### Exercise instructions
Each record below needs to be written out exactly as it reads.

---*---

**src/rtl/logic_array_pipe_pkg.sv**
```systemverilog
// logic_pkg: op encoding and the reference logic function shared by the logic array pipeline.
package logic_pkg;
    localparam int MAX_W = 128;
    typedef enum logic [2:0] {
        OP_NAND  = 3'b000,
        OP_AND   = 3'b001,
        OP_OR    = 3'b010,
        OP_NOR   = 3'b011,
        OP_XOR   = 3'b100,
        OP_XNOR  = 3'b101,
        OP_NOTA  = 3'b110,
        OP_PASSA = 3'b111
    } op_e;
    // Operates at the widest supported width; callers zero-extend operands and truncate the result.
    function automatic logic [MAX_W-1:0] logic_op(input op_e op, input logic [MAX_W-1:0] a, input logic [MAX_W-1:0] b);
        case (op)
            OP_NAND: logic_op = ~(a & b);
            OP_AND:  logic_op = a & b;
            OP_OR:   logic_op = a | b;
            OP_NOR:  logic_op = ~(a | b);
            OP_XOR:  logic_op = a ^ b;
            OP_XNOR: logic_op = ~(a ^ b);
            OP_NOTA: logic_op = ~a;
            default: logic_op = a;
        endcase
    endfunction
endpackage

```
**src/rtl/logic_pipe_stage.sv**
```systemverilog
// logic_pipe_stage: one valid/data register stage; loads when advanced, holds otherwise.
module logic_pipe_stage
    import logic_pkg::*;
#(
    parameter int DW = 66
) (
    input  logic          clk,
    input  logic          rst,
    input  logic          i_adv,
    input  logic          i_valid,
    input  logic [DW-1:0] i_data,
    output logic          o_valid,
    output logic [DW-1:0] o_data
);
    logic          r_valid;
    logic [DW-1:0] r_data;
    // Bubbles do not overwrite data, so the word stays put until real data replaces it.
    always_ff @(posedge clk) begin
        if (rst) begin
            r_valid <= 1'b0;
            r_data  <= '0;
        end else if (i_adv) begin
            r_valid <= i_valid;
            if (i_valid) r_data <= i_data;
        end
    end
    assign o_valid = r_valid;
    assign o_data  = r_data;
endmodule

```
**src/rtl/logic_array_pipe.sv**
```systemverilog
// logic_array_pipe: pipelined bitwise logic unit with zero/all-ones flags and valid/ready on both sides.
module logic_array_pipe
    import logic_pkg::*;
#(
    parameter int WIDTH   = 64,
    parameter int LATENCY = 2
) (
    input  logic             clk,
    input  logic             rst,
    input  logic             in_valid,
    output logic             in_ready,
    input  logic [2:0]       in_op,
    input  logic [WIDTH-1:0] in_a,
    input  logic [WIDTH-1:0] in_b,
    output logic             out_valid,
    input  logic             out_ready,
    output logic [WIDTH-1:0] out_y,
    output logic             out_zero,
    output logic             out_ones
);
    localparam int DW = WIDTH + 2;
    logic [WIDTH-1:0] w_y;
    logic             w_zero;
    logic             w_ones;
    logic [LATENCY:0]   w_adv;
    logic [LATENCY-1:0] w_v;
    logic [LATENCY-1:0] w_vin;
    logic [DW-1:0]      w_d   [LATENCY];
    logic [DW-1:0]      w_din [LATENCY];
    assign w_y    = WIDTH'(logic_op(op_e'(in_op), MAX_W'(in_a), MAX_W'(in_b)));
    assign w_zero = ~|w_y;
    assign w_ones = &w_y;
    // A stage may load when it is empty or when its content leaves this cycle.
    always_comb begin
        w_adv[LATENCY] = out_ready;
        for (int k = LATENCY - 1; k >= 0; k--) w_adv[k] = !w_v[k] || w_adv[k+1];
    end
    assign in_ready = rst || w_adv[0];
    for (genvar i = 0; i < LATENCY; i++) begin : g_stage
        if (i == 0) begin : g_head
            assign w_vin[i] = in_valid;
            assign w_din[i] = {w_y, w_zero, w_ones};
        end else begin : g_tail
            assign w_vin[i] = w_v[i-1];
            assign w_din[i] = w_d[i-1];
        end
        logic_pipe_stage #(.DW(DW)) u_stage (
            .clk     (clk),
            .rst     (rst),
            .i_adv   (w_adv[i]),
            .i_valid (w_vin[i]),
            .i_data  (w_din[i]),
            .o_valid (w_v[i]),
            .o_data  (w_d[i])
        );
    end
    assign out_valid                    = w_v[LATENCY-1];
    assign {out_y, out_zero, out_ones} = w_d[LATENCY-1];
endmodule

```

---*---

### Worked solution
**src/rtl/logic_array_pipe_pkg.sv**
```systemverilog
// logic_pkg: op encoding and the reference logic function shared by the logic array pipeline.
package logic_pkg;
    localparam int MAX_W = 128;
    typedef enum logic [2:0] {
        OP_NAND  = 3'b000,
        OP_AND   = 3'b001,
        OP_OR    = 3'b010,
        OP_NOR   = 3'b011,
        OP_XOR   = 3'b100,
        OP_XNOR  = 3'b101,
        OP_NOTA  = 3'b110,
        OP_PASSA = 3'b111
    } op_e;
    // Operates at the widest supported width; callers zero-extend operands and truncate the result.
    function automatic logic [MAX_W-1:0] logic_op(input op_e op, input logic [MAX_W-1:0] a, input logic [MAX_W-1:0] b);
        case (op)
            OP_NAND: logic_op = ~(a & b);
            OP_AND:  logic_op = a & b;
            OP_OR:   logic_op = a | b;
            OP_NOR:  logic_op = ~(a | b);
            OP_XOR:  logic_op = a ^ b;
            OP_XNOR: logic_op = ~(a ^ b);
            OP_NOTA: logic_op = ~a;
            default: logic_op = a;
        endcase
    endfunction
endpackage

```
**src/rtl/logic_pipe_stage.sv**
```systemverilog
// logic_pipe_stage: one valid/data register stage; loads when advanced, holds otherwise.
module logic_pipe_stage
    import logic_pkg::*;
#(
    parameter int DW = 66
) (
    input  logic          clk,
    input  logic          rst,
    input  logic          i_adv,
    input  logic          i_valid,
    input  logic [DW-1:0] i_data,
    output logic          o_valid,
    output logic [DW-1:0] o_data
);
    logic          r_valid;
    logic [DW-1:0] r_data;
    // Bubbles do not overwrite data, so the word stays put until real data replaces it.
    always_ff @(posedge clk) begin
        if (rst) begin
            r_valid <= 1'b0;
            r_data  <= '0;
        end else if (i_adv) begin
            r_valid <= i_valid;
            if (i_valid) r_data <= i_data;
        end
    end
    assign o_valid = r_valid;
    assign o_data  = r_data;
endmodule

```
**src/rtl/logic_array_pipe.sv**
```systemverilog
// logic_array_pipe: pipelined bitwise logic unit with zero/all-ones flags and valid/ready on both sides.
module logic_array_pipe
    import logic_pkg::*;
#(
    parameter int WIDTH   = 64,
    parameter int LATENCY = 2
) (
    input  logic             clk,
    input  logic             rst,
    input  logic             in_valid,
    output logic             in_ready,
    input  logic [2:0]       in_op,
    input  logic [WIDTH-1:0] in_a,
    input  logic [WIDTH-1:0] in_b,
    output logic             out_valid,
    input  logic             out_ready,
    output logic [WIDTH-1:0] out_y,
    output logic             out_zero,
    output logic             out_ones
);
    localparam int DW = WIDTH + 2;
    logic [WIDTH-1:0] w_y;
    logic             w_zero;
    logic             w_ones;
    logic [LATENCY:0]   w_adv;
    logic [LATENCY-1:0] w_v;
    logic [LATENCY-1:0] w_vin;
    logic [DW-1:0]      w_d   [LATENCY];
    logic [DW-1:0]      w_din [LATENCY];
    assign w_y    = WIDTH'(logic_op(op_e'(in_op), MAX_W'(in_a), MAX_W'(in_b)));
    assign w_zero = ~|w_y;
    assign w_ones = &w_y;
    // A stage may load when it is empty or when its content leaves this cycle.
    always_comb begin
        w_adv[LATENCY] = out_ready;
        for (int k = LATENCY - 1; k >= 0; k--) w_adv[k] = !w_v[k] || w_adv[k+1];
    end
    assign in_ready = rst || w_adv[0];
    for (genvar i = 0; i < LATENCY; i++) begin : g_stage
        if (i == 0) begin : g_head
            assign w_vin[i] = in_valid;
            assign w_din[i] = {w_y, w_zero, w_ones};
        end else begin : g_tail
            assign w_vin[i] = w_v[i-1];
            assign w_din[i] = w_d[i-1];
        end
        logic_pipe_stage #(.DW(DW)) u_stage (
            .clk     (clk),
            .rst     (rst),
            .i_adv   (w_adv[i]),
            .i_valid (w_vin[i]),
            .i_data  (w_din[i]),
            .o_valid (w_v[i]),
            .o_data  (w_d[i])
        );
    end
    assign out_valid                    = w_v[LATENCY-1];
    assign {out_y, out_zero, out_ones} = w_d[LATENCY-1];
endmodule

```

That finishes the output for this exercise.